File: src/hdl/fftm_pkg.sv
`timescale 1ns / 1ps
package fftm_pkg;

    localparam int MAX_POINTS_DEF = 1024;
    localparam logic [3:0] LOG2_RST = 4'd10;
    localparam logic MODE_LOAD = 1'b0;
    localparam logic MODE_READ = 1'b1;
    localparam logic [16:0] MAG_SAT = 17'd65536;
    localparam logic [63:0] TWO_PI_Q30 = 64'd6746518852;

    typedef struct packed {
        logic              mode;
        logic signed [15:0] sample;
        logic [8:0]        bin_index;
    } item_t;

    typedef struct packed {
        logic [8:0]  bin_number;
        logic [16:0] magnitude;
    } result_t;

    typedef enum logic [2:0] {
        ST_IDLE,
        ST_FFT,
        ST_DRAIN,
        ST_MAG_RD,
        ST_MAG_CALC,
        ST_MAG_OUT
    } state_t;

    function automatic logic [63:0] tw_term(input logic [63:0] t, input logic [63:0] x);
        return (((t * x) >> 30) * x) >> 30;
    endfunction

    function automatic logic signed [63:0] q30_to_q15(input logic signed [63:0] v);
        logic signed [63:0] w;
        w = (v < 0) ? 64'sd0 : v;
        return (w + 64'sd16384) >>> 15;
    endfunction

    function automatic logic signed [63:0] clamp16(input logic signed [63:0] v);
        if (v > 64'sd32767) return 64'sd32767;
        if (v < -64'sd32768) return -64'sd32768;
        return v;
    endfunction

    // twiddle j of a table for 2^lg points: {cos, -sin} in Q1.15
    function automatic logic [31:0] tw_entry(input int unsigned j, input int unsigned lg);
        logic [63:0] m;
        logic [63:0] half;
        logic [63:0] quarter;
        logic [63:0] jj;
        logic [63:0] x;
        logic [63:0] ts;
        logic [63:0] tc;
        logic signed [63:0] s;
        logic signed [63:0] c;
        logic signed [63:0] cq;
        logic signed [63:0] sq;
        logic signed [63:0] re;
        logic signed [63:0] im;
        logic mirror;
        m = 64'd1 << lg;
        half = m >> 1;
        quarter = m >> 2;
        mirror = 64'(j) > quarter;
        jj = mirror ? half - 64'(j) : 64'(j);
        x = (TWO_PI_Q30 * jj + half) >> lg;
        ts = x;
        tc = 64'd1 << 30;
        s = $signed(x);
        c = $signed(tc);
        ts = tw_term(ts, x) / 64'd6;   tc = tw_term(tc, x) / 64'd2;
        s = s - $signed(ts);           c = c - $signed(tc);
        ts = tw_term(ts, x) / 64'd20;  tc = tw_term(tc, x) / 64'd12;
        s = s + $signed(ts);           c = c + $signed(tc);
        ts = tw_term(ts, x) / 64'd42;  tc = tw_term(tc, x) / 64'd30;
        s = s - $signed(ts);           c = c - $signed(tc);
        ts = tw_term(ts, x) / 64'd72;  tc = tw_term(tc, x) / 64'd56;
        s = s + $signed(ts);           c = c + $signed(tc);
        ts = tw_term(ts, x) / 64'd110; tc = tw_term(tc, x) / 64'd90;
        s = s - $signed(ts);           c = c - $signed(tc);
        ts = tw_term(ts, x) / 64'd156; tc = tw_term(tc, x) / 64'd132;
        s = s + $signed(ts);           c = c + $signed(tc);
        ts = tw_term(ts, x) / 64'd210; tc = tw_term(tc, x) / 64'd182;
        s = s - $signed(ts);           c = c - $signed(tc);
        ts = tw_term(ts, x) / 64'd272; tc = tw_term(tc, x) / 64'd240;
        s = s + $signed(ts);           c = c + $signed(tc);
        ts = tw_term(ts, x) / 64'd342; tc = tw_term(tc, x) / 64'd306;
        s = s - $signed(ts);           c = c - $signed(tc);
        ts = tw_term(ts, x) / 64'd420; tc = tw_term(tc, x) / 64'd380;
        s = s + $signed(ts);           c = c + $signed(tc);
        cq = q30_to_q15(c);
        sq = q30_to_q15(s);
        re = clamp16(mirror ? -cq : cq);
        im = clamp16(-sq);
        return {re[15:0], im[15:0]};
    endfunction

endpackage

***

[Exercise details] Type out the whole of the data again, exactly as shown.

[Exercise result]
File: src/hdl/fftm_pkg.sv
`timescale 1ns / 1ps
package fftm_pkg;

    localparam int MAX_POINTS_DEF = 1024;
    localparam logic [3:0] LOG2_RST = 4'd10;
    localparam logic MODE_LOAD = 1'b0;
    localparam logic MODE_READ = 1'b1;
    localparam logic [16:0] MAG_SAT = 17'd65536;
    localparam logic [63:0] TWO_PI_Q30 = 64'd6746518852;

    typedef struct packed {
        logic              mode;
        logic signed [15:0] sample;
        logic [8:0]        bin_index;
    } item_t;

    typedef struct packed {
        logic [8:0]  bin_number;
        logic [16:0] magnitude;
    } result_t;

    typedef enum logic [2:0] {
        ST_IDLE,
        ST_FFT,
        ST_DRAIN,
        ST_MAG_RD,
        ST_MAG_CALC,
        ST_MAG_OUT
    } state_t;

    function automatic logic [63:0] tw_term(input logic [63:0] t, input logic [63:0] x);
        return (((t * x) >> 30) * x) >> 30;
    endfunction

    function automatic logic signed [63:0] q30_to_q15(input logic signed [63:0] v);
        logic signed [63:0] w;
        w = (v < 0) ? 64'sd0 : v;
        return (w + 64'sd16384) >>> 15;
    endfunction

    function automatic logic signed [63:0] clamp16(input logic signed [63:0] v);
        if (v > 64'sd32767) return 64'sd32767;
        if (v < -64'sd32768) return -64'sd32768;
        return v;
    endfunction

    // twiddle j of a table for 2^lg points: {cos, -sin} in Q1.15
    function automatic logic [31:0] tw_entry(input int unsigned j, input int unsigned lg);
        logic [63:0] m;
        logic [63:0] half;
        logic [63:0] quarter;
        logic [63:0] jj;
        logic [63:0] x;
        logic [63:0] ts;
        logic [63:0] tc;
        logic signed [63:0] s;
        logic signed [63:0] c;
        logic signed [63:0] cq;
        logic signed [63:0] sq;
        logic signed [63:0] re;
        logic signed [63:0] im;
        logic mirror;
        m = 64'd1 << lg;
        half = m >> 1;
        quarter = m >> 2;
        mirror = 64'(j) > quarter;
        jj = mirror ? half - 64'(j) : 64'(j);
        x = (TWO_PI_Q30 * jj + half) >> lg;
        ts = x;
        tc = 64'd1 << 30;
        s = $signed(x);
        c = $signed(tc);
        ts = tw_term(ts, x) / 64'd6;   tc = tw_term(tc, x) / 64'd2;
        s = s - $signed(ts);           c = c - $signed(tc);
        ts = tw_term(ts, x) / 64'd20;  tc = tw_term(tc, x) / 64'd12;
        s = s + $signed(ts);           c = c + $signed(tc);
        ts = tw_term(ts, x) / 64'd42;  tc = tw_term(tc, x) / 64'd30;
        s = s - $signed(ts);           c = c - $signed(tc);
        ts = tw_term(ts, x) / 64'd72;  tc = tw_term(tc, x) / 64'd56;
        s = s + $signed(ts);           c = c + $signed(tc);
        ts = tw_term(ts, x) / 64'd110; tc = tw_term(tc, x) / 64'd90;
        s = s - $signed(ts);           c = c - $signed(tc);
        ts = tw_term(ts, x) / 64'd156; tc = tw_term(tc, x) / 64'd132;
        s = s + $signed(ts);           c = c + $signed(tc);
        ts = tw_term(ts, x) / 64'd210; tc = tw_term(tc, x) / 64'd182;
        s = s - $signed(ts);           c = c - $signed(tc);
        ts = tw_term(ts, x) / 64'd272; tc = tw_term(tc, x) / 64'd240;
        s = s + $signed(ts);           c = c + $signed(tc);
        ts = tw_term(ts, x) / 64'd342; tc = tw_term(tc, x) / 64'd306;
        s = s - $signed(ts);           c = c - $signed(tc);
        ts = tw_term(ts, x) / 64'd420; tc = tw_term(tc, x) / 64'd380;
        s = s + $signed(ts);           c = c + $signed(tc);
        cq = q30_to_q15(c);
        sq = q30_to_q15(s);
        re = clamp16(mirror ? -cq : cq);
        im = clamp16(-sq);
        return {re[15:0], im[15:0]};
    endfunction

endpackage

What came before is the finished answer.